[DATA SUPPLIED Boundary: Start]

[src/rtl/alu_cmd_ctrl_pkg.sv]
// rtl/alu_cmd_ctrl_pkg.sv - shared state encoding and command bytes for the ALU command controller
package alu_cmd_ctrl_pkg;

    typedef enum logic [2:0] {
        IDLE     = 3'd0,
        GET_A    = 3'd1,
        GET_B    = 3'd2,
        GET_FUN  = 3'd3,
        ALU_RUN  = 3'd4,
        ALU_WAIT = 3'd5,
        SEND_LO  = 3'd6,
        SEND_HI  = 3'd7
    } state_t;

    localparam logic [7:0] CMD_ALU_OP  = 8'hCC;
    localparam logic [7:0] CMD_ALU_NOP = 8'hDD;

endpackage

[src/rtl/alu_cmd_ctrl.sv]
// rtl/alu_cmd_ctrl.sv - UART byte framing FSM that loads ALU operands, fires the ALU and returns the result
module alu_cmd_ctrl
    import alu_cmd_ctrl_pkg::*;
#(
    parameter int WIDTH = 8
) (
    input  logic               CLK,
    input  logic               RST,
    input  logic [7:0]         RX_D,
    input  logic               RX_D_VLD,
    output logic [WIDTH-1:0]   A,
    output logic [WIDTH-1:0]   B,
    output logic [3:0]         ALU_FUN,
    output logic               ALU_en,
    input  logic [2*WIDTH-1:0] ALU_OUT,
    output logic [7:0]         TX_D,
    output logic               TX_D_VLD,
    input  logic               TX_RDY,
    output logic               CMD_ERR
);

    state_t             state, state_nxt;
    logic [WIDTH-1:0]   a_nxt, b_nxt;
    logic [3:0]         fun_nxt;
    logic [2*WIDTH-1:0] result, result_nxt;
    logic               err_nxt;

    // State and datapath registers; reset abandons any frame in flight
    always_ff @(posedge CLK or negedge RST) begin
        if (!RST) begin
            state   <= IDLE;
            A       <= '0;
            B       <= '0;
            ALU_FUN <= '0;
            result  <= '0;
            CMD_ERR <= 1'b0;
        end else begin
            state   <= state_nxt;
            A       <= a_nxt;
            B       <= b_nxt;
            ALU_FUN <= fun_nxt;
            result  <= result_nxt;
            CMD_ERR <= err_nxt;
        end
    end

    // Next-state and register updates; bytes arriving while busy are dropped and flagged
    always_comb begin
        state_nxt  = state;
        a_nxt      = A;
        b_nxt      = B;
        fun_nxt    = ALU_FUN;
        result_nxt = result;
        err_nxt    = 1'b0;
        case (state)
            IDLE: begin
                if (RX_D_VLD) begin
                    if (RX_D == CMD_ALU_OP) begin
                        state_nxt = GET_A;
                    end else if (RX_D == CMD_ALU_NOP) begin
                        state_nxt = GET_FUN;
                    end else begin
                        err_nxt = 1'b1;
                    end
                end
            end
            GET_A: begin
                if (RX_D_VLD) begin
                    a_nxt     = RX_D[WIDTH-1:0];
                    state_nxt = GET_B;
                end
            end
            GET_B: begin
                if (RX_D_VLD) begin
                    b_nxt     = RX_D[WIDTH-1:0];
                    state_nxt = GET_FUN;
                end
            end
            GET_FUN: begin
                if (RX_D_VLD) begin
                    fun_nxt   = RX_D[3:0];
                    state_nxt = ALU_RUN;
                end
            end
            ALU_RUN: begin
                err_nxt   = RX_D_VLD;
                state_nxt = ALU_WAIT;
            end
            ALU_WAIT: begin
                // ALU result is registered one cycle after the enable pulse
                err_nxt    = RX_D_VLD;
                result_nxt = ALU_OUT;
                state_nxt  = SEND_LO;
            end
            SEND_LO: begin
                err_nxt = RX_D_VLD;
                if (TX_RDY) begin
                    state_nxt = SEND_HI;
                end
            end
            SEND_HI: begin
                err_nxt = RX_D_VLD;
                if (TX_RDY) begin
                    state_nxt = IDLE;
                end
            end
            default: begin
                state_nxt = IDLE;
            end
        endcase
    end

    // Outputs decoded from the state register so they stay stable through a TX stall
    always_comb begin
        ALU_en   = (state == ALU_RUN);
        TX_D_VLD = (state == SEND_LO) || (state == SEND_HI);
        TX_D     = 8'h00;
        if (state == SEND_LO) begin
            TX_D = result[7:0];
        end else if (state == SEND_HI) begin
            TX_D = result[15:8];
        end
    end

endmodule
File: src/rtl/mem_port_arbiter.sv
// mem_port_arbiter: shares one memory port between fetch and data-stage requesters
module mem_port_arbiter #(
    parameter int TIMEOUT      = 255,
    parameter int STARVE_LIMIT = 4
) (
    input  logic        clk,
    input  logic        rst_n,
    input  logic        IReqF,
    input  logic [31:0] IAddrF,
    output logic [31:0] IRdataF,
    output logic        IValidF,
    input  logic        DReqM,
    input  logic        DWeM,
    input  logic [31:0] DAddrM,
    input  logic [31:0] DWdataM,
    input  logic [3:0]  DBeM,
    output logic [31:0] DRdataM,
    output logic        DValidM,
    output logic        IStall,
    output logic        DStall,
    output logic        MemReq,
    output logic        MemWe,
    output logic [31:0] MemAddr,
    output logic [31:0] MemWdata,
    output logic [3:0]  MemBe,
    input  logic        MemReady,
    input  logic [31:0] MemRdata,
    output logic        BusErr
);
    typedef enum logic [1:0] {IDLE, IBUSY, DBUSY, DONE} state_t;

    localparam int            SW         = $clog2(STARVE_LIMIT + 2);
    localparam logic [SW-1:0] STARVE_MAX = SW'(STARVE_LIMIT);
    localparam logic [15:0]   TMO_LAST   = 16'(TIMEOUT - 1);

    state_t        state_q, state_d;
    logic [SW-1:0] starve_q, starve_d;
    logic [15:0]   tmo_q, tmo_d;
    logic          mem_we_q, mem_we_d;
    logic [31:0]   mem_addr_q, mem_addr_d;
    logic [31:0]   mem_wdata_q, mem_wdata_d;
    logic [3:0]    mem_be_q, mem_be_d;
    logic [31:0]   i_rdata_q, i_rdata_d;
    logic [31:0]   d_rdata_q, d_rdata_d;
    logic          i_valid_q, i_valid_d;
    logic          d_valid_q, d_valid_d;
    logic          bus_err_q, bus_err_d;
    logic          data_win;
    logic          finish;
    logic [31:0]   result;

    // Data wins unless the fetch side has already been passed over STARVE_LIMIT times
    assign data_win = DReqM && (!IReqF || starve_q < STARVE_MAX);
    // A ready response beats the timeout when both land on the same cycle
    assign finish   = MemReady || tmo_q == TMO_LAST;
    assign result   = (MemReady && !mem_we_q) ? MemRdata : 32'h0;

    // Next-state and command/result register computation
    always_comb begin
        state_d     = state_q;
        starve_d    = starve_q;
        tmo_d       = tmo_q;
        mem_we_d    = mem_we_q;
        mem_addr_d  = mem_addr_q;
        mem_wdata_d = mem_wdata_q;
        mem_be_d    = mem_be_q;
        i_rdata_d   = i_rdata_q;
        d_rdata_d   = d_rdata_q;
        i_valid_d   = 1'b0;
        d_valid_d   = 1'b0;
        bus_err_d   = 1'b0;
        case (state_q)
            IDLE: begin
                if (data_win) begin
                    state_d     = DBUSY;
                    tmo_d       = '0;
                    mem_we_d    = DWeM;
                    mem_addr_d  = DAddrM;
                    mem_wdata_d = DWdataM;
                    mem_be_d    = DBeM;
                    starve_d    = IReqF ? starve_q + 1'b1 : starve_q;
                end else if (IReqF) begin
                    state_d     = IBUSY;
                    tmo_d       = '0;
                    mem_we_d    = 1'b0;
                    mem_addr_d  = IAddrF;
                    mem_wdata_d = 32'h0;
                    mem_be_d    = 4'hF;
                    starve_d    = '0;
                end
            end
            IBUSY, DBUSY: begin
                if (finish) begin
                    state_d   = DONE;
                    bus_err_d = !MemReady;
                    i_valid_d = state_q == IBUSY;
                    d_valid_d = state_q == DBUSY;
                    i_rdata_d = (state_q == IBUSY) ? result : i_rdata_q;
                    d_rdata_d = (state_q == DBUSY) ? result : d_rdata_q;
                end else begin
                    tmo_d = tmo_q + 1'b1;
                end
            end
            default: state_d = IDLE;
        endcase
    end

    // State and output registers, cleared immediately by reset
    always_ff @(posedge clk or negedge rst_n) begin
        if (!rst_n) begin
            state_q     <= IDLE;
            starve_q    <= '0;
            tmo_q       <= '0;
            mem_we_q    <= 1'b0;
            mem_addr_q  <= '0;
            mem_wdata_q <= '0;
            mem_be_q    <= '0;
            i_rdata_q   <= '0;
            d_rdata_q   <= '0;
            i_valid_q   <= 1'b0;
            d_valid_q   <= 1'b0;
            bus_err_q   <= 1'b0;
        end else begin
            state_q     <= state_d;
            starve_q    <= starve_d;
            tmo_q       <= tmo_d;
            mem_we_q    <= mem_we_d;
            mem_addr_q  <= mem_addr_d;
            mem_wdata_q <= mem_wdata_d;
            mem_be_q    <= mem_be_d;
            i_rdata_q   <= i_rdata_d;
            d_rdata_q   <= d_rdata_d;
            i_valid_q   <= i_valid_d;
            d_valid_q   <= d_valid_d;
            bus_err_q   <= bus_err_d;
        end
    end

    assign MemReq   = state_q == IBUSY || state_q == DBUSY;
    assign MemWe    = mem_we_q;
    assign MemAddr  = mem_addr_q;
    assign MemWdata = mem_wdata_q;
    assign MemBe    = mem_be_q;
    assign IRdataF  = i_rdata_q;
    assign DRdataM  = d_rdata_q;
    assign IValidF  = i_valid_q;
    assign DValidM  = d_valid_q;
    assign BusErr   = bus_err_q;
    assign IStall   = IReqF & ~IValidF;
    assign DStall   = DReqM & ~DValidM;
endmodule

[DATA SUPPLIED Boundary: End]

§ **WHAT YOU ARE ASKED TO DO**
Across the records, count the lines that contain the word "parameter" and give that figure alone.

§ **OUTPUT OF THE EXERCISE**
3